Stored records
BEGIN

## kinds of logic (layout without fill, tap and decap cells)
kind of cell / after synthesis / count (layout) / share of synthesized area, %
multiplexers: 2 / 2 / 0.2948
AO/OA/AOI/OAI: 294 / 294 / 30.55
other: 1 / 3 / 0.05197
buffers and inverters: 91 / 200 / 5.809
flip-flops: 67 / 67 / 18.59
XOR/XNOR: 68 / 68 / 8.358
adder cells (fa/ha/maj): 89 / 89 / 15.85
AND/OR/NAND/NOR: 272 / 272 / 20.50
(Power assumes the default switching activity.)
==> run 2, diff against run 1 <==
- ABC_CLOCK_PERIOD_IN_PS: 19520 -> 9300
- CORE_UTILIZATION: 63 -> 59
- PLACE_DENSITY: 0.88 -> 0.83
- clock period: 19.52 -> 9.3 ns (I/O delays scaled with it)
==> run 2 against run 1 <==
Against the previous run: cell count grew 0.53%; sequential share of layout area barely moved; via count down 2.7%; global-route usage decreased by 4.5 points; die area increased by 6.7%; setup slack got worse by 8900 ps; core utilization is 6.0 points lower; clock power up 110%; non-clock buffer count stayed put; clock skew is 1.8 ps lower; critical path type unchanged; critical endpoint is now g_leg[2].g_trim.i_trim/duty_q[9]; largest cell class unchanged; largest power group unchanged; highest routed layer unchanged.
File: src/rtl/lutcell_cfg.sv
module lutcell_cfg
    import lutcell_pkg::*;
#(
    parameter int TBL_W = 64
) (
    input  logic             clk,
    input  logic             rst,
    input  logic             load,
    input  logic [TBL_W-1:0] tbl_d,
    input  logic             dual_d,
    input  stor_attr_t       full_d,
    input  stor_attr_t       half_d,
    output logic [TBL_W-1:0] tbl_q,
    output logic             dual_q,
    output stor_attr_t       full_q,
    output stor_attr_t       half_q
);

    always_ff @(posedge clk) begin
        if (rst) begin
            tbl_q  <= '0;
            dual_q <= 1'b0;
            full_q <= '0;
            half_q <= '0;
        end else if (load) begin
            tbl_q  <= tbl_d;
            dual_q <= dual_d;
            full_q <= full_d;
            half_q <= half_d;
        end
    end

endmodule

File: src/rtl/lutcell_lookup.sv
module lutcell_lookup #(
    parameter int IN_W  = 6,
    parameter int TBL_W = 1 << IN_W
) (
    input  logic [TBL_W-1:0] tbl,
    input  logic [IN_W-1:0]  sel,
    input  logic             dual,
    output logic             full_val,
    output logic             half_val
);

    logic [IN_W-1:0] lo_idx;

    always_comb begin
        lo_idx   = {1'b0, sel[IN_W-2:0]};
        full_val = tbl[sel];
        half_val = dual ? tbl[lo_idx] : 1'b0;
    end

endmodule

File: src/rtl/lutcell_stor.sv
module lutcell_stor
    import lutcell_pkg::*;
(
    input  logic       clk,
    input  logic       rst,
    input  logic       load,
    input  logic       load_init,
    input  stor_attr_t attr,
    input  logic       d,
    input  logic       ce,
    input  logic       sr,
    output logic       q,
    output logic       y
);

    logic sr_val;

    always_comb begin
        sr_val = sr_target(attr);
        if (!attr.use_reg)
            y = d;
        else if (attr.sr_now && sr)
            y = sr_val;
        else
            y = q;
    end

    always_ff @(posedge clk) begin
        if (rst)
            q <= 1'b0;
        else if (load)
            q <= load_init;
        else if (sr)
            q <= sr_val;
        else if (ce)
            q <= d;
    end

endmodule

File: src/rtl/lut6_frac_cell.sv
module lut6_frac_cell
    import lutcell_pkg::*;
#(
    parameter  int IN_W  = 6,
    localparam int TBL_W = 1 << IN_W
) (
    input  logic              clk,
    input  logic              rst,
    input  logic              cfg_load,
    input  logic [TBL_W-1:0]  cfg_table,
    input  logic              cfg_dual,
    input  logic [ATTR_W-1:0] cfg_full_attr,
    input  logic [ATTR_W-1:0] cfg_half_attr,
    input  logic [IN_W-1:0]   lut_in,
    input  logic              ce,
    input  logic              sr,
    output logic              full_out,
    output logic              half_out
);

    logic [TBL_W-1:0] tbl_q;
    logic             dual_q;
    stor_attr_t       full_attr_q;
    stor_attr_t       half_attr_q;
    logic             full_val;
    logic             half_val;

    stor_attr_t       attr_arr  [N_OUT];
    stor_attr_t       ld_arr    [N_OUT];
    logic [N_OUT-1:0] d_vec;
    logic [N_OUT-1:0] q_vec;
    logic [N_OUT-1:0] y_vec;
    logic             q_full;
    logic             q_half;

    lutcell_cfg #(.TBL_W(TBL_W)) cfg_i (
        .clk    (clk),
        .rst    (rst),
        .load   (cfg_load),
        .tbl_d  (cfg_table),
        .dual_d (cfg_dual),
        .full_d (stor_attr_t'(cfg_full_attr)),
        .half_d (stor_attr_t'(cfg_half_attr)),
        .tbl_q  (tbl_q),
        .dual_q (dual_q),
        .full_q (full_attr_q),
        .half_q (half_attr_q)
    );

    lutcell_lookup #(.IN_W(IN_W), .TBL_W(TBL_W)) look_i (
        .tbl      (tbl_q),
        .sel      (lut_in),
        .dual     (dual_q),
        .full_val (full_val),
        .half_val (half_val)
    );

    always_comb begin
        attr_arr[OUT_FULL] = full_attr_q;
        attr_arr[OUT_HALF] = half_attr_q;
        ld_arr[OUT_FULL]   = stor_attr_t'(cfg_full_attr);
        ld_arr[OUT_HALF]   = stor_attr_t'(cfg_half_attr);
        d_vec[OUT_FULL]    = full_val;
        d_vec[OUT_HALF]    = half_val;
    end

    for (genvar g = 0; g < N_OUT; g++) begin : g_stor
        lutcell_stor stor_i (
            .clk       (clk),
            .rst       (rst),
            .load      (cfg_load),
            .load_init (ld_arr[g].init_val),
            .attr      (attr_arr[g]),
            .d         (d_vec[g]),
            .ce        (ce),
            .sr        (sr),
            .q         (q_vec[g]),
            .y         (y_vec[g])
        );
    end

    assign q_full   = q_vec[OUT_FULL];
    assign q_half   = q_vec[OUT_HALF];
    assign full_out = y_vec[OUT_FULL];
    assign half_out = y_vec[OUT_HALF];

endmodule
<file path="config.mk">
export PLATFORM = sky130hd
export DESIGN_NAME = sqf_read_slave
export DESIGN_NICKNAME = d
export VERILOG_FILES = /design/src/rtl/sqf_pkg.sv /design/src/rtl/sqf_sync.sv /design/src/rtl/sqf_byte_array.sv /design/src/rtl/sqf_out_lane.sv /design/src/rtl/sqf_read_slave.sv
export SDC_FILE = /design/constraint.sdc
export NUM_CORES = 2
export LEC_CHECK = 0
export ABC_AREA = 1
export CAP_MARGIN = 20
export CELL_PAD_IN_SITES_DETAIL_PLACEMENT = 0
export CELL_PAD_IN_SITES_GLOBAL_PLACEMENT = 1
export CORE_AREA = 5 5 470 472
export CTS_CLUSTER_SIZE = 24
export DETAILED_ROUTE_END_ITERATION = 10
export DIE_AREA = 0 0 475 477
export GPL_ROUTABILITY_DRIVEN = 0
export GPL_TIMING_DRIVEN = 1
export PLACE_DENSITY = 0.64
export SLEW_MARGIN = 30
export SYNTH_ARGS = -nofsm -noshare
export SYNTH_HDL_FRONTEND = slang
export SYNTH_HIERARCHICAL = 1
export SYNTH_SLANG_ARGS = --single-unit
</file>
<file path="constraint.sdc">
create_clock -name clk -period 4.16 [get_ports clk]
set_input_delay 0.832 -clock clk [delete_from_list [all_inputs] [get_ports clk]]
set_output_delay 0.832 -clock clk [all_outputs]
set_load 0.01 [all_outputs]
</file>
<file path="src/rtl/sqf_pkg.sv">
package sqf_pkg;
  typedef enum logic [2:0] {
    ST_IDLE, ST_CMD, ST_ADDR, ST_DUMMY, ST_DATA, ST_SKIP
  } sqf_state_e;

  localparam logic [7:0] OP_FAST_READ  = 8'h0B;
  localparam logic [7:0] OP_SINGLE_RST = 8'hFF;
  localparam logic [3:0] OE_SINGLE     = 4'b0010;
  localparam logic [3:0] OE_QUAD       = 4'b1111;
endpackage

</file>
<file path="src/rtl/sqf_sync.sv">
module sqf_sync #(
  parameter int W = 1,
  parameter int STAGES = 2,
  parameter logic [W-1:0] INIT = '0
) (
  input  logic         clk,
  input  logic         rst_n,
  input  logic [W-1:0] d,
  output logic [W-1:0] q
);
  logic [STAGES*W-1:0] chain;

  generate
    if (STAGES == 1) begin : g_one
      always_ff @(posedge clk or negedge rst_n)
        if (!rst_n) chain <= INIT;
        else        chain <= d;
    end else begin : g_many
      always_ff @(posedge clk or negedge rst_n)
        if (!rst_n) chain <= {STAGES{INIT}};
        else        chain <= {chain[(STAGES-1)*W-1:0], d};
    end
  endgenerate

  assign q = chain[STAGES*W-1 -: W];
endmodule

</file>
<file path="src/rtl/sqf_byte_array.sv">
module sqf_byte_array #(
  parameter int DEPTH = 256,
  parameter int BLK_BYTES = 64,
  localparam int IDX_W = $clog2(DEPTH),
  localparam int BOFF_W = $clog2(BLK_BYTES),
  localparam int NBLK = DEPTH / BLK_BYTES
) (
  input  logic             clk,
  input  logic             ld_en,
  input  logic [IDX_W-1:0] ld_addr,
  input  logic [7:0]       ld_data,
  input  logic [IDX_W-1:0] rd_idx,
  input  logic [NBLK-1:0]  lock_blk,
  output logic [7:0]       rd_data
);
  logic [7:0] mem [DEPTH];

  always_ff @(posedge clk)
    if (ld_en) mem[ld_addr] <= ld_data;

  always_comb begin
    if (lock_blk[rd_idx[IDX_W-1:BOFF_W]]) rd_data = 8'h00;
    else                                  rd_data = mem[rd_idx];
  end
endmodule

</file>
<file path="src/rtl/sqf_out_lane.sv">
module sqf_out_lane (
  input  logic [7:0] byte_v,
  input  logic [2:0] piece,
  input  logic       quad,
  output logic [3:0] lanes,
  output logic       last
);
  always_comb begin
    if (quad) begin
      lanes = piece[0] ? byte_v[3:0] : byte_v[7:4];
      last  = piece[0];
    end else begin
      lanes = {2'b00, byte_v[3'd7 - piece], 1'b0};
      last  = (piece == 3'd7);
    end
  end
endmodule

</file>
<file path="src/rtl/sqf_read_slave.sv">
module sqf_read_slave
  import sqf_pkg::*;
#(
  parameter int DEPTH = 256,
  parameter int BLK_BYTES = 64,
  parameter int ADDR_W = 24,
  parameter int SYNC_STAGES = 2,
  localparam int IDX_W = $clog2(DEPTH),
  localparam int NBLK = DEPTH / BLK_BYTES
) (
  input  logic             clk,
  input  logic             rst_n,
  input  logic             cs_n,
  input  logic             sck,
  input  logic [3:0]       sio_in,
  input  logic             quad_enter,
  input  logic [NBLK-1:0]  lock_blk,
  input  logic             ld_en,
  input  logic [IDX_W-1:0] ld_addr,
  input  logic [7:0]       ld_data,
  output logic [3:0]       sio_out,
  output logic [3:0]       sio_oe
);
  logic [3:0]        sio_s;
  logic              sck_s, cs_s, sck_q;
  sqf_state_e        state;
  logic              quad, drv;
  logic [5:0]        cnt, cnt_nx, len;
  logic [ADDR_W-1:0] sh, shv, ptr;
  logic [2:0]        piece;
  logic [3:0]        dout, lanes;
  logic [7:0]        byte_q;
  logic              rise, fall, done, last;

  sqf_sync #(.W(6), .STAGES(SYNC_STAGES), .INIT(6'b000001)) u_sync (
    .clk(clk), .rst_n(rst_n), .d({sio_in, sck, cs_n}), .q({sio_s, sck_s, cs_s})
  );

  sqf_byte_array #(.DEPTH(DEPTH), .BLK_BYTES(BLK_BYTES)) u_array (
    .clk(clk), .ld_en(ld_en), .ld_addr(ld_addr), .ld_data(ld_data),
    .rd_idx(ptr[IDX_W-1:0]), .lock_blk(lock_blk), .rd_data(byte_q)
  );

  sqf_out_lane u_lane (
    .byte_v(byte_q), .piece(piece), .quad(quad), .lanes(lanes), .last(last)
  );

  assign rise   = sck_s & ~sck_q;
  assign fall   = ~sck_s & sck_q;
  assign shv    = quad ? {sh[ADDR_W-5:0], sio_s} : {sh[ADDR_W-2:0], sio_s[0]};
  assign cnt_nx = cnt + (quad ? 6'd4 : 6'd1);
  assign done   = (cnt_nx == len);

  always_comb begin
    case (state)
      ST_ADDR: len = 6'(ADDR_W);
      default: len = 6'd8;
    endcase
  end

  always_ff @(posedge clk or negedge rst_n) begin
    if (!rst_n) begin
      sck_q <= 1'b0;
      state <= ST_IDLE;
      quad  <= 1'b0;
      drv   <= 1'b0;
      cnt   <= '0;
      sh    <= '0;
      ptr   <= '0;
      piece <= '0;
      dout  <= '0;
    end else begin
      sck_q <= sck_s;
      if (cs_s) begin
        state <= ST_IDLE;
        cnt   <= '0;
        drv   <= 1'b0;
        dout  <= '0;
        piece <= '0;
        if (quad_enter) quad <= 1'b1;
      end else begin
        if (rise) begin
          case (state)
            ST_IDLE, ST_CMD: begin
              sh <= shv;
              if (done) begin
                cnt <= '0;
                if (shv[7:0] == OP_FAST_READ) begin
                  state <= ST_ADDR;
                end else begin
                  state <= ST_SKIP;
                  if (shv[7:0] == OP_SINGLE_RST) quad <= 1'b0;
                end
              end else begin
                cnt   <= cnt_nx;
                state <= ST_CMD;
              end
            end
            ST_ADDR: begin
              sh <= shv;
              if (done) begin
                ptr   <= shv;
                cnt   <= '0;
                state <= ST_DUMMY;
              end else begin
                cnt <= cnt_nx;
              end
            end
            ST_DUMMY: begin
              if (done) begin
                cnt   <= '0;
                piece <= '0;
                state <= ST_DATA;
              end else begin
                cnt <= cnt_nx;
              end
            end
            default: ;
          endcase
        end
        if (fall && state == ST_DATA) begin
          dout <= lanes;
          drv  <= 1'b1;
          if (last) begin
            ptr   <= ptr + 1'b1;
            piece <= '0;
          end else begin
            piece <= piece + 3'd1;
          end
        end
      end
    end
  end

  assign sio_out = dout;
  assign sio_oe  = drv ? (quad ? OE_QUAD : OE_SINGLE) : 4'b0000;
endmodule

</file>
`src/rtl/can_acf_pkg.sv`:
```
// Package: shared widths and the masked compare used by all filter parts.
// Assumes: a mask bit of 1 means the corresponding bit is a don't-care.
package can_acf_pkg;
    localparam int BYTE_W   = 8;
    localparam int NBYTES   = 4;
    localparam int BANK_W   = BYTE_W * NBYTES;
    localparam int EXT_ID_W = 29;
    localparam int STD_ID_W = 11;
    localparam int DLC_W    = 4;

    // True when value and code agree on every bit the mask does not ignore.
    function automatic logic masked_eq32(input logic [31:0] value,
                                         input logic [31:0] code,
                                         input logic [31:0] mask);
        return ((value ^ code) & ~mask) == 32'd0;
    endfunction
endpackage

```
`src/rtl/acf_std_id_match.sv`:
```
// Module: compares an 11-bit standard identifier plus RTR against a pair of
// code bytes: identifier in hi byte and lo[7:5], RTR in lo[4].
// Assumes: lo[3:0] of code and mask belong to someone else and are ignored.
module acf_std_id_match
    import can_acf_pkg::*;
(
    input  logic [STD_ID_W-1:0] id,
    input  logic                rtr,
    input  logic [BYTE_W-1:0]   code_hi,
    input  logic [BYTE_W-1:0]   code_lo,
    input  logic [BYTE_W-1:0]   mask_hi,
    input  logic [BYTE_W-1:0]   mask_lo,
    output logic                hit
);
    logic [31:0] val_w, code_w, mask_w;
    logic [3:0]  unused_lo;

    // Pack identifier and RTR into one compare word.
    always_comb begin
        val_w  = {20'd0, id, rtr};
        code_w = {20'd0, code_hi, code_lo[7:4]};
        mask_w = {20'd0, mask_hi, mask_lo[7:4]};
        hit    = masked_eq32(val_w, code_w, mask_w);
    end

    assign unused_lo = code_lo[3:0] ^ mask_lo[3:0];
endmodule

```
`src/rtl/acf_single.sv`:
```
// Module: single-layout filter. All four code/mask bytes form one filter:
// a 29-bit identifier with RTR for extended frames, or an 11-bit identifier
// with RTR followed by up to two data bytes for standard frames.
// Assumes: inputs are steady while the result is used.
module acf_single
    import can_acf_pkg::*;
(
    input  logic [BANK_W-1:0]   code,
    input  logic [BANK_W-1:0]   mask,
    input  logic                ext,
    input  logic                rtr,
    input  logic [DLC_W-1:0]    dlc,
    input  logic [EXT_ID_W-1:0] id,
    input  logic [BYTE_W-1:0]   d0,
    input  logic [BYTE_W-1:0]   d1,
    output logic                hit
);
    logic [BYTE_W-1:0] c [NBYTES];
    logic [BYTE_W-1:0] m [NBYTES];
    logic ext_hit, std_id_hit, d0_hit, d1_hit, std_hit;

    // Split the packed banks into bytes.
    for (genvar k = 0; k < NBYTES; k++) begin : g_split
        assign c[k] = code[k*BYTE_W +: BYTE_W];
        assign m[k] = mask[k*BYTE_W +: BYTE_W];
    end

    // Extended frame: full identifier plus RTR at bit 2 of byte 3.
    always_comb begin
        ext_hit = masked_eq32({2'b00, id, rtr},
                              {2'b00, c[0], c[1], c[2], c[3][7:3], c[3][2]},
                              {2'b00, m[0], m[1], m[2], m[3][7:3], m[3][2]});
    end

    acf_std_id_match u_std_id (
        .id      (id[STD_ID_W-1:0]),
        .rtr     (rtr),
        .code_hi (c[0]),
        .code_lo (c[1]),
        .mask_hi (m[0]),
        .mask_lo (m[1]),
        .hit     (std_id_hit)
    );

    // Data byte compares against bytes 2 and 3.
    always_comb begin
        d0_hit = masked_eq32({24'd0, d0}, {24'd0, c[2]}, {24'd0, m[2]});
        d1_hit = masked_eq32({24'd0, d1}, {24'd0, c[3]}, {24'd0, m[3]});
    end

    // Standard frame: identifier first, then as many data bytes as present.
    always_comb begin
        if (!std_id_hit)
            std_hit = 1'b0;
        else if (rtr || dlc == '0)
            std_hit = 1'b1;
        else if (!d0_hit)
            std_hit = 1'b0;
        else if (dlc == DLC_W'(1))
            std_hit = 1'b1;
        else
            std_hit = d1_hit;
    end

    assign hit = ext ? ext_hit : std_hit;

    // a remote request that passes the identifier check is never refused.
    always_comb begin
        a_r4_rtr_passes: assert (!(!ext && rtr && std_id_hit) || hit);
    end
endmodule

```
`src/rtl/acf_dual.sv`:
```
// Module: dual-layout filter. Bytes 0,1 (code and mask) form filter A and
// bytes 2,3 form filter B. Extended frames use ID28..13 only; standard
// frames use identifier and RTR, and filter A also checks data byte 0 against
// a byte assembled from the low nibbles of bytes 1 and 3.
// Assumes: inputs are steady while the result is used.
module acf_dual
    import can_acf_pkg::*;
#(
    parameter int NBANKS = 2
) (
    input  logic [BANK_W-1:0]   code,
    input  logic [BANK_W-1:0]   mask,
    input  logic                ext,
    input  logic                rtr,
    input  logic [EXT_ID_W-1:0] id,
    input  logic [BYTE_W-1:0]   d0,
    output logic                hit
);
    localparam int HI_ID_W = 2 * BYTE_W;
    localparam int HI_ID_LSB = EXT_ID_W - HI_ID_W;

    logic [BYTE_W-1:0] c [NBYTES];
    logic [BYTE_W-1:0] m [NBYTES];
    logic [NBANKS-1:0] ext_hit, std_id_hit;
    logic              d0_hit;
    logic [1:0]        unused_id;

    // Split the packed banks into bytes.
    for (genvar k = 0; k < NBYTES; k++) begin : g_split
        assign c[k] = code[k*BYTE_W +: BYTE_W];
        assign m[k] = mask[k*BYTE_W +: BYTE_W];
    end

    // One identifier comparator pair per filter bank.
    for (genvar b = 0; b < NBANKS; b++) begin : g_bank
        // Extended: upper 16 identifier bits against the bank's two bytes.
        always_comb begin
            ext_hit[b] = masked_eq32({16'd0, id[EXT_ID_W-1:HI_ID_LSB]},
                                     {16'd0, c[2*b], c[2*b+1]},
                                     {16'd0, m[2*b], m[2*b+1]});
        end

        acf_std_id_match u_std_id (
            .id      (id[STD_ID_W-1:0]),
            .rtr     (rtr),
            .code_hi (c[2*b]),
            .code_lo (c[2*b+1]),
            .mask_hi (m[2*b]),
            .mask_lo (m[2*b+1]),
            .hit     (std_id_hit[b])
        );
    end

    // Filter A data check on byte 0, nibbles taken from bytes 1 and 3.
    always_comb begin
        d0_hit = masked_eq32({24'd0, d0},
                             {24'd0, c[1][3:0], c[3][3:0]},
                             {24'd0, m[1][3:0], m[3][3:0]});
    end

    // Either filter accepts.
    always_comb begin
        if (ext)
            hit = |ext_hit;
        else
            hit = (std_id_hit[0] && d0_hit) || std_id_hit[1];
    end

    assign unused_id = id[STD_ID_W+1:STD_ID_W];

    // filter B on a standard frame needs no data check.
    always_comb begin
        a_r8_bank_b_alone: assert (!(!ext && std_id_hit[1]) || hit);
    end
endmodule

```
`src/rtl/can_accept_filter.sv`:
```
// Module: top of the CAN acceptance filter. Selects the single or dual
// layout result, forces acceptance when the extended register set is off,
// and registers the verdict with a one-cycle valid pulse.
// Assumes: frame fields and configuration are held steady in the start cycle.
module can_accept_filter
    import can_acf_pkg::*;
(
    input  logic        clk,
    input  logic        rst_n,
    input  logic        start,
    input  logic        ext_regs_en,
    input  logic        dual_mode,
    input  logic [31:0] acc_code,
    input  logic [31:0] acc_mask,
    input  logic        frame_ext,
    input  logic        frame_rtr,
    input  logic [3:0]  frame_dlc,
    input  logic [28:0] frame_id,
    input  logic [7:0]  frame_d0,
    input  logic [7:0]  frame_d1,
    output logic        accept_valid,
    output logic        accept
);
    logic single_hit, dual_hit, verdict;

    acf_single u_single (
        .code (acc_code),
        .mask (acc_mask),
        .ext  (frame_ext),
        .rtr  (frame_rtr),
        .dlc  (frame_dlc),
        .id   (frame_id),
        .d0   (frame_d0),
        .d1   (frame_d1),
        .hit  (single_hit)
    );

    acf_dual #(.NBANKS(2)) u_dual (
        .code (acc_code),
        .mask (acc_mask),
        .ext  (frame_ext),
        .rtr  (frame_rtr),
        .id   (frame_id),
        .d0   (frame_d0),
        .hit  (dual_hit)
    );

    // Pick the layout and apply the bypass.
    always_comb begin
        if (!ext_regs_en)
            verdict = 1'b1;
        else
            verdict = dual_mode ? dual_hit : single_hit;
    end

    // Register the verdict; hold accept low outside the valid cycle.
    always_ff @(posedge clk) begin
        if (!rst_n) begin
            accept_valid <= 1'b0;
            accept       <= 1'b0;
        end else begin
            accept_valid <= start;
            accept       <= start & verdict;
        end
    end

    // a start is answered on the next cycle.
    a_r10_valid_after_start: assert property (@(posedge clk) disable iff (!rst_n)
        start |=> accept_valid);
    // no verdict without a start the cycle before.
    a_r10_no_spurious_valid: assert property (@(posedge clk) disable iff (!rst_n)
        !start |=> !accept_valid && !accept);
    // bypass accepts everything.
    a_r9_bypass_accepts: assert property (@(posedge clk) disable iff (!rst_n)
        (start && !ext_regs_en) |=> accept);
    // an exact single-layout extended match is accepted.
    a_r2_single_ext_exact: assert property (@(posedge clk) disable iff (!rst_n)
        (start && ext_regs_en && !dual_mode && frame_ext &&
         frame_id == {acc_code[7:0], acc_code[15:8], acc_code[23:16], acc_code[31:27]} &&
         frame_rtr == acc_code[26]) |=> accept);
    // an exact filter-A dual-layout extended match is accepted.
    a_r6_dual_ext_exact: assert property (@(posedge clk) disable iff (!rst_n)
        (start && ext_regs_en && dual_mode && frame_ext &&
         frame_id[28:13] == {acc_code[7:0], acc_code[15:8]}) |=> accept);
endmodule

```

END

# [TASK DETAILS]
Bring together all lines of the entries above in which the string "genvar" occurs.

# [ANSWER SECTION]
    for (genvar g = 0; g < N_OUT; g++) begin : g_stor
    for (genvar k = 0; k < NBYTES; k++) begin : g_split
    for (genvar k = 0; k < NBYTES; k++) begin : g_split
    for (genvar b = 0; b < NBANKS; b++) begin : g_bank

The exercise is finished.